• To do:
Filter the listing for lines containing "StRd".

• Provided data:
$ cat src/rtl/dmem_lsu.sv
// Load/store initiator for the single-port data_mem. Sub-word stores use read-modify-write.
// Optional macro MISALIGN_TRAP_EN: misaligned requests return rsp_err without a memory access.
module dmem_lsu #(
   parameter int unsigned MEM_AW = 10,
   parameter int unsigned RD_LAT = 1
) (
   input  logic              clk,
   input  logic              rst,
   input  logic              req_valid,
   output logic              req_ready,
   input  logic              req_we,
   input  logic [1:0]        req_size,
   input  logic              req_unsigned,
   input  logic [31:0]       req_addr,
   input  logic [31:0]       req_wdata,
   output logic              rsp_valid,
   input  logic              rsp_ready,
   output logic [31:0]       rsp_rdata,
   output logic              rsp_err,
   output logic              mem_ren,
   output logic              mem_wen,
   output logic [MEM_AW-1:0] mem_addr,
   output logic [31:0]       mem_wdata,
   input  logic [31:0]       mem_rdata
);

   localparam int unsigned CntW = (RD_LAT > 1) ? $clog2(RD_LAT) : 1;

   typedef enum logic [2:0] {StIdle, StRd, StWait, StWr, StResp} state_e;

   state_e              state_q, state_d;
   logic [CntW-1:0]     cnt_q;
   logic                we_q;
   logic [1:0]          size_q;
   logic                uns_q;
   logic [1:0]          off_q;
   logic [MEM_AW-1:0]   mem_addr_q;
   logic [31:0]         mem_wdata_q;
   logic [31:0]         rsp_rdata_q;
   logic                accept;
   logic                wait_done;
   logic                req_word;
   logic                trap;
   logic [1:0]          size_norm;
   logic                unused_addr_hi;

   // Upper address bits fall outside data_mem and are deliberately ignored.
   assign unused_addr_hi = ^req_addr[31:MEM_AW];

   assign req_word  = req_size[1];
   assign size_norm = {req_size[1], req_size[0] & ~req_size[1]};
   assign accept    = req_valid && req_ready;
   assign wait_done = (cnt_q == CntW'(RD_LAT - 1));

`ifdef MISALIGN_TRAP_EN
   logic err_q;
   assign trap = ((req_size == 2'b01) && req_addr[0]) ||
                 (req_word && (req_addr[1:0] != 2'b00));
   assign rsp_err = err_q;

   always_ff @(posedge clk) begin
      if (rst) begin
         err_q <= 1'b0;
      end else if (accept) begin
         err_q <= trap;
      end
   end
`else
   assign trap    = 1'b0;
   assign rsp_err = 1'b0;
`endif

   function automatic logic [31:0] extract(input logic [31:0] w, input logic [1:0] sz,
                                           input logic [1:0] off, input logic uns);
      logic [31:0] sh;
      logic [15:0] h;
      sh = w >> {off, 3'b000};
      h  = off[1] ? w[31:16] : w[15:0];
      unique case (sz)
         2'b00:   extract = {{24{sh[7] & ~uns}}, sh[7:0]};
         2'b01:   extract = {{16{h[15] & ~uns}}, h};
         default: extract = w;
      endcase
   endfunction

   function automatic logic [31:0] merge(input logic [31:0] w, input logic [31:0] d,
                                         input logic [1:0] sz, input logic [1:0] off);
      merge = w;
      unique case (sz)
         2'b00: merge[{off, 3'b000} +: 8] = d[7:0];
         2'b01: begin
            if (off[1]) merge[31:16] = d[15:0];
            else        merge[15:0]  = d[15:0];
         end
         default: merge = d;
      endcase
   endfunction

   always_comb begin
      state_d   = state_q;
      req_ready = 1'b0;
      mem_ren   = 1'b0;
      mem_wen   = 1'b0;
      rsp_valid = 1'b0;
      unique case (state_q)
         StIdle: begin
            req_ready = 1'b1;
            if (req_valid) begin
               if (trap)                  state_d = StResp;
               else if (req_we && req_word) state_d = StWr;
               else                       state_d = StRd;
            end
         end
         StRd: begin
            mem_ren = 1'b1;
            state_d = StWait;
         end
         StWait: begin
            if (wait_done) state_d = we_q ? StWr : StResp;
         end
         StWr: begin
            mem_wen = 1'b1;
            state_d = StResp;
         end
         StResp: begin
            rsp_valid = 1'b1;
            if (rsp_ready) state_d = StIdle;
         end
         default: state_d = StIdle;
      endcase
   end

   always_ff @(posedge clk) begin
      if (rst) begin
         state_q     <= StIdle;
         cnt_q       <= '0;
         we_q        <= 1'b0;
         size_q      <= 2'b00;
         uns_q       <= 1'b0;
         off_q       <= 2'b00;
         mem_addr_q  <= '0;
         mem_wdata_q <= '0;
         rsp_rdata_q <= '0;
      end else begin
         state_q <= state_d;
         if (accept) begin
            we_q        <= req_we;
            size_q      <= size_norm;
            uns_q       <= req_unsigned;
            off_q       <= req_addr[1:0];
            mem_addr_q  <= {req_addr[MEM_AW-1:2], 2'b00};
            mem_wdata_q <= req_wdata;
            rsp_rdata_q <= '0;
            cnt_q       <= '0;
         end
         if (state_q == StWait) begin
            cnt_q <= cnt_q + CntW'(1);
            if (wait_done) begin
               if (we_q) mem_wdata_q <= merge(mem_rdata, mem_wdata_q, size_q, off_q);
               else      rsp_rdata_q <= extract(mem_rdata, size_q, off_q, uns_q);
            end
         end
      end
   end

   assign mem_addr  = mem_addr_q;
   assign mem_wdata = mem_wdata_q;
   assign rsp_rdata = rsp_rdata_q;

endmodule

• Answer to the exercise:
   typedef enum logic [2:0] {StIdle, StRd, StWait, StWr, StResp} state_e;
               else                       state_d = StRd;
         StRd: begin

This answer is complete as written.